Below is an example of analysing and comparing three files using FRET.
[bob@localhost working]$ fret test/fileA.txt test/fileB.txt

Gram ID Type Risk   Offset Length Freq Filename
17 fill 2.939e-39   0 16 1 test/fileA.txt
213 offset_cur 3.750e-01   16 2 1 test/fileA.txt
39 ascii 4.010e-08   48 16 1 test/fileA.txt
55 fill 2.939e-39   0 16 1 test/fileB.txt
341 fill 2.939e-39   16 16 1 test/fileB.txt
15 ascii 5.343e-06   48 16 1 test/fileB.txt
408 fill 2.939e-39   0 16 2 generic

explanation of Type

Each detected structure in a file (called a Gram in FRET terminology) is assigned a type based on the method (or Scan in FRET terminology) that detected it. Following is an explanation of the types of Gram that are detected;

Gram Type Description
TEXT_ASCII ASCII encoded string of 1-byte characters
FILL_BYTE sequence of identical bytes
FILL_SHORT sequence of bytes that repeats every 2 bytes.
FILL_LONG sequence of bytes that repeats every 4 bytes.
OFFSET_BEGIN offset in number of bytes to an existing Gram within a file from the start of the file. offset can be stored in either a byte, 2 bytes or 4 bytes
OFFSET_CURRENT offset in number of bytes to an existing Gram within a file from the location of the Gram. offset can be stored in either a byte, 2 bytes or 4 bytes
MATCH_EXACT pattern of bytes that occurs in this file and has been detected in at least one other file.

performance

Most of the analysis methods used by FRET have analysis durations that grow linearly with the number of files and the file size. However, it should be noted that the scanGrind algorithm that matches Grams in files has performance such that its analysis duration grows exponentially with file size (actually as a square of the file size). Increasing the number of analysed files shows the standard linear growth in analysis duration.

This means that the user is strongly advised to not compare large files against each other as the analysis duration will be extreme. For example, comparing two 100kB files takes just 5 minutes on a 3GHz machine, whereas comparing two 1MB files will take about 9 hours.

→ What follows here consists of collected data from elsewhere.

## src/rtl/coord_pkg.sv

```systemverilog
// coord_pkg: shared types and constants for the coord_mapper slice.
//   fixed_t      : default-width signed fixed-point coordinate type
//   state_t      : frame sequencer states (IDLE/LOAD/RUN/DONE)
//   COORD_*      : default format widths (Q5.20 coordinates, 10-bit pixel counters)
//   DEFAULT_STEP : 0.003125 per pixel in Q5.20 (3276.8 rounded to 3277)
package coord_pkg;

  localparam int COORD_DATA_W  = 25;
  localparam int COORD_FRACT_W = 20;
  localparam int COORD_PIXEL_W = 10;

  typedef logic signed [COORD_DATA_W-1:0] fixed_t;

  typedef enum logic [1:0] {
    IDLE = 2'd0,
    LOAD = 2'd1,
    RUN  = 2'd2,
    DONE = 2'd3
  } state_t;

  localparam fixed_t DEFAULT_STEP = 25'sd3277;
  localparam fixed_t FIXED_ONE    = 25'sd1048576;

endpackage

```

## src/rtl/coord_mapper_if.sv

```systemverilog
// coord_mapper_if: beat stream from the coordinate generator to the engine distributor.
//   out_valid  : beat available (producer)
//   out_ready  : consumer accepts the beat
//   real_x     : LANES packed real coordinates, lane k at [k*DATA_W +: DATA_W]
//   imag_y     : imaginary coordinate shared by all lanes
//   pixel_x    : x of lane 0;  pixel_y : line index
//   last_x     : final beat of the line;  last_frame : final beat of the frame
// Modports: master = producer (coord_mapper), slave = consumer.
interface coord_mapper_if
  import coord_pkg::*;
#(
  parameter int DATA_W  = COORD_DATA_W,
  parameter int PIXEL_W = COORD_PIXEL_W,
  parameter int LANES   = 1
);

  logic                      out_valid;
  logic                      out_ready;
  logic [LANES*DATA_W-1:0]   real_x;
  logic [DATA_W-1:0]         imag_y;
  logic [PIXEL_W-1:0]        pixel_x;
  logic [PIXEL_W-1:0]        pixel_y;
  logic                      last_x;
  logic                      last_frame;

  modport master (
    output out_valid, real_x, imag_y, pixel_x, pixel_y, last_x, last_frame,
    input  out_ready
  );

  modport slave (
    input  out_valid, real_x, imag_y, pixel_x, pixel_y, last_x, last_frame,
    output out_ready
  );

endinterface

```

## src/rtl/coord_axis_acc.sv

```systemverilog
// coord_axis_acc: one-axis coordinate accumulator.
//   clk, reset : clock, synchronous active-high reset (accumulator clears to 0)
//   restart    : reload the accumulator with base (takes priority over advance)
//   advance    : add inc to the accumulator (two's complement wraparound)
//   base, inc  : reload value and per-step increment
//   acc_next   : value the accumulator takes at the next edge; the parent registers
//                its outputs from this so they line up with the accumulator itself
module coord_axis_acc
  import coord_pkg::*;
#(
  parameter int DATA_W = COORD_DATA_W
) (
  input  logic                     clk,
  input  logic                     reset,
  input  logic                     restart,
  input  logic                     advance,
  input  logic signed [DATA_W-1:0] base,
  input  logic signed [DATA_W-1:0] inc,
  output logic signed [DATA_W-1:0] acc_next
);

  logic signed [DATA_W-1:0] acc_r;
  logic signed [DATA_W-1:0] acc_next_s;

  // next accumulator value: restart beats advance, otherwise hold
  always_comb begin
    acc_next_s = acc_r;
    if (restart) begin
      acc_next_s = base;
    end else if (advance) begin
      acc_next_s = acc_r + inc;
    end else begin
      acc_next_s = acc_r;
    end
  end

  // accumulator register
  always_ff @(posedge clk) begin
    if (reset) begin
      acc_r <= {DATA_W{1'b0}};
    end else begin
      acc_r <= acc_next_s;
    end
  end

  assign acc_next = acc_next_s;

endmodule

```

## src/rtl/coord_mapper.sv

```systemverilog
// coord_mapper: scans a H_RES x V_RES frame and emits LANES adjacent pixels per beat
// with their fixed-point complex-plane coordinates (offset + index*step).
//   clk, reset           : clock, synchronous active-high reset
//   start                : frame request, only looked at in IDLE
//   step                 : per-pixel increment, both axes
//   x_offset, y_offset   : origin (top-left corner, or frame centre when
//                          COORD_MAPPER_CENTER_EN is defined)
//   busy                 : high in LOAD, RUN and DONE
//   frame_done           : one-cycle pulse in DONE
//   out_if (master)      : beat stream, see coord_mapper_if
// Optional build macro: COORD_MAPPER_CENTER_EN.
// Configuration is captured into shadow registers on the start cycle so a frame
// is immune to input changes. All outputs come straight from registers.
module coord_mapper
  import coord_pkg::*;
#(
  parameter int PIXEL_W = COORD_PIXEL_W,
  parameter int DATA_W  = COORD_DATA_W,
  parameter int FRACT_W = COORD_FRACT_W,
  parameter int H_RES   = 640,
  parameter int V_RES   = 480,
  parameter int LANES   = 1
) (
  input  logic                     clk,
  input  logic                     reset,
  input  logic                     start,
  input  logic signed [DATA_W-1:0] step,
  input  logic signed [DATA_W-1:0] x_offset,
  input  logic signed [DATA_W-1:0] y_offset,
  output logic                     busy,
  output logic                     frame_done,
  coord_mapper_if.master           out_if
);

  localparam logic [PIXEL_W-1:0] LAST_X_C = PIXEL_W'(H_RES - LANES);
  localparam logic [PIXEL_W-1:0] LAST_Y_C = PIXEL_W'(V_RES - 1);
  localparam logic [PIXEL_W-1:0] LANES_C  = PIXEL_W'(LANES);

  // reject parameter sets the datapath cannot represent
  generate
    if ((FRACT_W >= DATA_W) || ((H_RES % LANES) != 0)) begin : g_bad_cfg
      $error("coord_mapper: invalid parameterisation");
    end
  endgenerate

  state_t state_r, next_state_s;
  logic   capture_s, load_s, accept_s, line_end_s;

  logic signed [DATA_W-1:0] step_sh_r, xoff_sh_r, yoff_sh_r;
  logic signed [DATA_W-1:0] x_start_s, y_start_s, x_start_r, y_start_r;
  logic signed [DATA_W-1:0] x_base_s, x_inc_s, x_next_s, y_next_s;
  logic signed [DATA_W-1:0] lane_off_s [LANES];
  logic signed [DATA_W-1:0] lane_off_r [LANES];
  logic signed [DATA_W-1:0] lane_sel_s [LANES];
  logic signed [DATA_W-1:0] real_x_r   [LANES];
  logic signed [DATA_W-1:0] imag_y_r;

  logic [PIXEL_W-1:0] pixel_x_r, pixel_y_r, px_next_s, py_next_s;
  logic               last_x_r, last_frame_r, last_x_next_s, last_frame_next_s;
  logic               out_valid_r, busy_r, frame_done_r;

  assign accept_s   = out_valid_r && out_if.out_ready;
  assign line_end_s = accept_s && last_x_r;

  // sequencer next state and one-cycle strobes
  always_comb begin
    next_state_s = state_r;
    capture_s    = 1'b0;
    load_s       = 1'b0;
    case (state_r)
      IDLE: begin
        if (start) begin
          next_state_s = LOAD;
          capture_s    = 1'b1;
        end else begin
          next_state_s = IDLE;
        end
      end
      LOAD: begin
        next_state_s = RUN;
        load_s       = 1'b1;
      end
      RUN: begin
        if (accept_s && last_frame_r) begin
          next_state_s = DONE;
        end else begin
          next_state_s = RUN;
        end
      end
      DONE:    next_state_s = IDLE;
      default: next_state_s = IDLE;
    endcase
  end

  // state register and status outputs, registered from the next state
  always_ff @(posedge clk) begin
    if (reset) begin
      state_r      <= IDLE;
      busy_r       <= 1'b0;
      frame_done_r <= 1'b0;
      out_valid_r  <= 1'b0;
    end else begin
      state_r      <= next_state_s;
      busy_r       <= (next_state_s != IDLE);
      frame_done_r <= (next_state_s == DONE);
      out_valid_r  <= (next_state_s == RUN);
    end
  end

  // shadow copy of the frame configuration, taken on the start cycle
  always_ff @(posedge clk) begin
    if (reset) begin
      step_sh_r <= {DATA_W{1'b0}};
      xoff_sh_r <= {DATA_W{1'b0}};
      yoff_sh_r <= {DATA_W{1'b0}};
    end else if (capture_s) begin
      step_sh_r <= step;
      xoff_sh_r <= x_offset;
      yoff_sh_r <= y_offset;
    end else begin
      step_sh_r <= step_sh_r;
      xoff_sh_r <= xoff_sh_r;
      yoff_sh_r <= yoff_sh_r;
    end
  end

  // lane offsets, x increment and frame start points (products truncate to DATA_W)
  always_comb begin
    for (int k = 0; k < LANES; k++) begin
      lane_off_s[k] = step_sh_r * $signed(DATA_W'(k));
    end
    x_inc_s = step_sh_r * $signed(DATA_W'(LANES));
`ifdef COORD_MAPPER_CENTER_EN
    x_start_s = xoff_sh_r - step_sh_r * $signed(DATA_W'(H_RES / 2));
    y_start_s = yoff_sh_r - step_sh_r * $signed(DATA_W'(V_RES / 2));
`else
    x_start_s = xoff_sh_r;
    y_start_s = yoff_sh_r;
`endif
  end

  // during LOAD the registered copies are not valid yet, so use the fresh values
  always_comb begin
    x_base_s = x_start_r;
    for (int k = 0; k < LANES; k++) begin
      lane_sel_s[k] = lane_off_r[k];
    end
    if (load_s) begin
      x_base_s = x_start_s;
      for (int k = 0; k < LANES; k++) begin
        lane_sel_s[k] = lane_off_s[k];
      end
    end else begin
      x_base_s = x_start_r;
    end
  end

  coord_axis_acc #(.DATA_W(DATA_W)) u_x_acc (
    .clk      (clk),
    .reset    (reset),
    .restart  (load_s || line_end_s),
    .advance  (accept_s),
    .base     (x_base_s),
    .inc      (x_inc_s),
    .acc_next (x_next_s)
  );

  coord_axis_acc #(.DATA_W(DATA_W)) u_y_acc (
    .clk      (clk),
    .reset    (reset),
    .restart  (load_s),
    .advance  (line_end_s),
    .base     (y_start_s),
    .inc      (step_sh_r),
    .acc_next (y_next_s)
  );

  // pixel counters and end-of-line / end-of-frame flags for the next beat
  always_comb begin
    px_next_s = pixel_x_r;
    py_next_s = pixel_y_r;
    if (load_s) begin
      px_next_s = {PIXEL_W{1'b0}};
      py_next_s = {PIXEL_W{1'b0}};
    end else if (line_end_s) begin
      px_next_s = {PIXEL_W{1'b0}};
      py_next_s = pixel_y_r + {{(PIXEL_W-1){1'b0}}, 1'b1};
    end else if (accept_s) begin
      px_next_s = pixel_x_r + LANES_C;
    end else begin
      px_next_s = pixel_x_r;
      py_next_s = pixel_y_r;
    end
    last_x_next_s     = (px_next_s == LAST_X_C);
    last_frame_next_s = last_x_next_s && (py_next_s == LAST_Y_C);
  end

  // per-frame constants latched in LOAD
  always_ff @(posedge clk) begin
    if (reset) begin
      x_start_r <= {DATA_W{1'b0}};
      y_start_r <= {DATA_W{1'b0}};
      for (int k = 0; k < LANES; k++) begin
        lane_off_r[k] <= {DATA_W{1'b0}};
      end
    end else if (load_s) begin
      x_start_r <= x_start_s;
      y_start_r <= y_start_s;
      for (int k = 0; k < LANES; k++) begin
        lane_off_r[k] <= lane_off_s[k];
      end
    end else begin
      x_start_r <= x_start_r;
      y_start_r <= y_start_r;
    end
  end

  // output beat registers: refreshed on LOAD and on every acceptance, held while stalled
  always_ff @(posedge clk) begin
    if (reset) begin
      imag_y_r     <= {DATA_W{1'b0}};
      pixel_x_r    <= {PIXEL_W{1'b0}};
      pixel_y_r    <= {PIXEL_W{1'b0}};
      last_x_r     <= 1'b0;
      last_frame_r <= 1'b0;
      for (int k = 0; k < LANES; k++) begin
        real_x_r[k] <= {DATA_W{1'b0}};
      end
    end else if (load_s || accept_s) begin
      imag_y_r     <= y_next_s;
      pixel_x_r    <= px_next_s;
      pixel_y_r    <= py_next_s;
      last_x_r     <= last_x_next_s;
      last_frame_r <= last_frame_next_s;
      for (int k = 0; k < LANES; k++) begin
        real_x_r[k] <= x_next_s + lane_sel_s[k];
      end
    end else begin
      imag_y_r     <= imag_y_r;
      pixel_x_r    <= pixel_x_r;
      pixel_y_r    <= pixel_y_r;
      last_x_r     <= last_x_r;
      last_frame_r <= last_frame_r;
    end
  end

  genvar g;
  generate
    for (g = 0; g < LANES; g++) begin : g_lane
      assign out_if.real_x[g*DATA_W +: DATA_W] = real_x_r[g];
    end
  endgenerate

  assign out_if.out_valid  = out_valid_r;
  assign out_if.imag_y     = imag_y_r;
  assign out_if.pixel_x    = pixel_x_r;
  assign out_if.pixel_y    = pixel_y_r;
  assign out_if.last_x     = last_x_r;
  assign out_if.last_frame = last_frame_r;
  assign busy              = busy_r;
  assign frame_done        = frame_done_r;

endmodule

```

## src/flat_wrapper.sv

```systemverilog
// flat-port wrapper written by rule: the top's interface ports become plain ports
module coord_mapper_flat import coord_pkg::*;
#(
  parameter int PIXEL_W = COORD_PIXEL_W,
  parameter int DATA_W  = COORD_DATA_W,
  parameter int FRACT_W = COORD_FRACT_W,
  parameter int H_RES   = 640,
  parameter int V_RES   = 480,
  parameter int LANES   = 1
)
  (clk, reset, start, step, x_offset, y_offset, busy, frame_done, out_if_out_valid, out_if_real_x, out_if_imag_y, out_if_pixel_x, out_if_pixel_y, out_if_last_x, out_if_last_frame, out_if_out_ready);
  coord_mapper_if #(.DATA_W(DATA_W), .PIXEL_W(PIXEL_W), .LANES(LANES)) out_if_i ();
  input  logic clk;
  input  logic reset;
  input  logic start;
  input  logic signed [DATA_W-1:0] step;
  input  logic signed [DATA_W-1:0] x_offset;
  input  logic signed [DATA_W-1:0] y_offset;
  output logic busy;
  output logic frame_done;
  output wire logic [$bits(out_if_i.out_valid)-1:0] out_if_out_valid;
  output wire logic [$bits(out_if_i.real_x)-1:0] out_if_real_x;
  output wire logic [$bits(out_if_i.imag_y)-1:0] out_if_imag_y;
  output wire logic [$bits(out_if_i.pixel_x)-1:0] out_if_pixel_x;
  output wire logic [$bits(out_if_i.pixel_y)-1:0] out_if_pixel_y;
  output wire logic [$bits(out_if_i.last_x)-1:0] out_if_last_x;
  output wire logic [$bits(out_if_i.last_frame)-1:0] out_if_last_frame;
  input wire logic [$bits(out_if_i.out_ready)-1:0] out_if_out_ready;
  assign out_if_out_valid = out_if_i.out_valid;
  assign out_if_real_x = out_if_i.real_x;
  assign out_if_imag_y = out_if_i.imag_y;
  assign out_if_pixel_x = out_if_i.pixel_x;
  assign out_if_pixel_y = out_if_i.pixel_y;
  assign out_if_last_x = out_if_i.last_x;
  assign out_if_last_frame = out_if_i.last_frame;
  assign out_if_i.out_ready = out_if_out_ready;
  coord_mapper #(.PIXEL_W(PIXEL_W), .DATA_W(DATA_W), .FRACT_W(FRACT_W), .H_RES(H_RES), .V_RES(V_RES), .LANES(LANES)) u_core (.clk(clk), .reset(reset), .start(start), .step(step), .x_offset(x_offset), .y_offset(y_offset), .busy(busy), .frame_done(frame_done), .out_if(out_if_i));
endmodule
```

In order to reduce analysis times you may extract the interesting section of a file e.g. the header and then use this for analysis. Another option is to convert your house into a large grid supercomputer but this is more expensive.


explanation of Risk

Each detected structure in a file (called a Gram in FRET terminology) is assigned a Risk. This is the probability that the structure occured randomly within the file and is not a valid structure. The higher the Risk value, the greater the probability that the Gram is a "false positive". This value can be used to eliminate or rank results.


explanation of Freq

Each detected Gram in a file is assigned a Frequency. This is the number of occurances of this Gram that have been detected. For file specific Grams this will always be 1 but for group Grams this value should be greater than 1 since group Grams must exist in more than one file.